Creusot-Loire
- Company type: Subsidiary
- Industry: Rail transport
- Founded: 1970; 56 years ago
- Headquarters: Paris, France
- Area served: Worldwide
- Products: Steel

= Creusot-Loire =

Creusot-Loire was a French engineering conglomerate, formed from factories in Le Creusot and Châteauneuf, Loire. The Creusot-Loire subsidiary of ArcelorMittal also includes an Innovation, Research and Development centre for the group.

==History==
The group was formed in 1970 as a result of Compagnie des ateliers et forges de la Loire (owned by Marine-Firminy) and Société des Forges et Ateliers du Creusot (owned by Schneider) merger.
The Société des Forges et Ateliers du Creusot had absorbed the Société métallurgique d'Imphy in 1968.

The enterprise developed what has become known as the Creusot-Loire Uddeholm (CLU) converter process, which was developed to minimize the need of argon, and which was first erected on an industrial scale in the 1970s at Degerfors.

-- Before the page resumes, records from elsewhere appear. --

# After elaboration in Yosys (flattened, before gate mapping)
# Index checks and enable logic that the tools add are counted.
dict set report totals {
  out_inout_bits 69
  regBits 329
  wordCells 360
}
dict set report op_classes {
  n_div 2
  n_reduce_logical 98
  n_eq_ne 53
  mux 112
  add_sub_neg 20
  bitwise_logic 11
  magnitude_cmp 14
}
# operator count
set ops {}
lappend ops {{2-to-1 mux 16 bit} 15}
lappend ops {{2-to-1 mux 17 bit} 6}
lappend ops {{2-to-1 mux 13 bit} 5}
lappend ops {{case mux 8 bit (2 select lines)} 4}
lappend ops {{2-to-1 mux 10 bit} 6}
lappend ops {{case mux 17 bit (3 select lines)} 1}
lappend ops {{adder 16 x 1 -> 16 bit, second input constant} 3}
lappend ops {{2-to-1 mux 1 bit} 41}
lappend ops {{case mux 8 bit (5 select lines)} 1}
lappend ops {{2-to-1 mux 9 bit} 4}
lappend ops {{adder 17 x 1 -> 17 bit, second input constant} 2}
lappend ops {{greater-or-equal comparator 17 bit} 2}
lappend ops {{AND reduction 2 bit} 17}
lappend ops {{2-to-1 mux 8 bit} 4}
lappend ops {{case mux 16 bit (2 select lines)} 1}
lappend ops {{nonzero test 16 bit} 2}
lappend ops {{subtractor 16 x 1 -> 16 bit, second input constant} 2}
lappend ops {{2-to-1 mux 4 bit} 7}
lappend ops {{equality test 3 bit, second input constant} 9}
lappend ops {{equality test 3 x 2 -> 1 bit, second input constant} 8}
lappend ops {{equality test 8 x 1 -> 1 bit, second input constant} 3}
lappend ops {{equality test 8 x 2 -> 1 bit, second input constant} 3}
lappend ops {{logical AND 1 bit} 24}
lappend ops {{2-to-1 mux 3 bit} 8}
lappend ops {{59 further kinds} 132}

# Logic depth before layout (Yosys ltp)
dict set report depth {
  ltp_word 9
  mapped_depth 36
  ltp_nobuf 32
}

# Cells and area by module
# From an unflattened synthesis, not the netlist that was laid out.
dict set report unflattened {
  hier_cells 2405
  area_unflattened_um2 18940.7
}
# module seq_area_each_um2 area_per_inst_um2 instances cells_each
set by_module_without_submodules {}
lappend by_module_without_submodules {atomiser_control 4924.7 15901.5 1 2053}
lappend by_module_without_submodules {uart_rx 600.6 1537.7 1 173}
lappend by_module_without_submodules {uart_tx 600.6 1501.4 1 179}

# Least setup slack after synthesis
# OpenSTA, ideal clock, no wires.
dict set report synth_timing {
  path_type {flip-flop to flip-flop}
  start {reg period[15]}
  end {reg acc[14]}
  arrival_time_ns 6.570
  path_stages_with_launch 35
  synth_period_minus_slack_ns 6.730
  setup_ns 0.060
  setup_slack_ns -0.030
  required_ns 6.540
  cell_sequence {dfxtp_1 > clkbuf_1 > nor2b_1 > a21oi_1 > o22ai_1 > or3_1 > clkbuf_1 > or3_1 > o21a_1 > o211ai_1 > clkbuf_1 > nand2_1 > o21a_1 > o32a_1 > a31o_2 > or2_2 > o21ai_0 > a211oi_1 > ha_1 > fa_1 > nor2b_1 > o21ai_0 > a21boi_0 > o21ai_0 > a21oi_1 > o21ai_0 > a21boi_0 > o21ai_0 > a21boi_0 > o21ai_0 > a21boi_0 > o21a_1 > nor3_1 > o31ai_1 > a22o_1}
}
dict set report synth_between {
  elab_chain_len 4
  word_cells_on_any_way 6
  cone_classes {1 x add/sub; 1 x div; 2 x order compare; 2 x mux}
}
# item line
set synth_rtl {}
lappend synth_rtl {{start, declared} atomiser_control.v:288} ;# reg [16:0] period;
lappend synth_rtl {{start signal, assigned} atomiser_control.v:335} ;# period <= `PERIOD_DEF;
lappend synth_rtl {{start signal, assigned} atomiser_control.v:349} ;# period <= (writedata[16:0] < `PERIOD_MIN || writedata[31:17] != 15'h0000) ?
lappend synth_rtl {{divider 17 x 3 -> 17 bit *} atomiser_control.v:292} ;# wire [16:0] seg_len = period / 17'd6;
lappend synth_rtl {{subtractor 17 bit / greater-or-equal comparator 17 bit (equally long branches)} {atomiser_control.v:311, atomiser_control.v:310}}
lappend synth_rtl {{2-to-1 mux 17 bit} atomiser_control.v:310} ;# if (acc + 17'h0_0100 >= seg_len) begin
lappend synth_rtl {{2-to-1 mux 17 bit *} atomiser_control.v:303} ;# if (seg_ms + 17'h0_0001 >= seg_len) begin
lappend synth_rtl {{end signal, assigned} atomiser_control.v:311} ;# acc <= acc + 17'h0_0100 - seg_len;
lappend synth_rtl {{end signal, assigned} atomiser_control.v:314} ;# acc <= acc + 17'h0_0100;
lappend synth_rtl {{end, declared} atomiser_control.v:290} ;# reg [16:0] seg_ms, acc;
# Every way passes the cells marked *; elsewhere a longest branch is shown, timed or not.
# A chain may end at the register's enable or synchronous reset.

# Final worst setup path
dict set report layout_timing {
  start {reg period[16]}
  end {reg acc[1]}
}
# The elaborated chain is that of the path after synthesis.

The group was affected by the 1970s steel crisis, and was not able to pay a dividend after 1977.

In 1984 the organisation became bankrupt with debts of $633 million; the company's owner Empain-Schneider rejected state aid as the conditions included giving away control of another subsidiary Jeumont Industrie.

At some point near 2000, Imphy SA owned the Invar trademark.

At some point, the organization may have been part of Usinor, which became in the 2001/2 restructuring the company known as Arcelor.

Before September 2003, the organisation had been renamed Industeel and absorbed by Arcelor.

In September 2015, Industeel was touting its homogeneous armour products and its ballistic protection steel plates. It boasted that 5mm of its MARS 600 product could stop a NATO 7.62mm round at a distance of 10m.

By February 2018, the organization had been rebaptized Industeel France and was then owned by ArcelorMittal.

The French arm had been augmented by Industeel Belgium, which operated with 1200 employees in Charleroi.

In November 2020, ArcelorMittal had decided to sell the unit.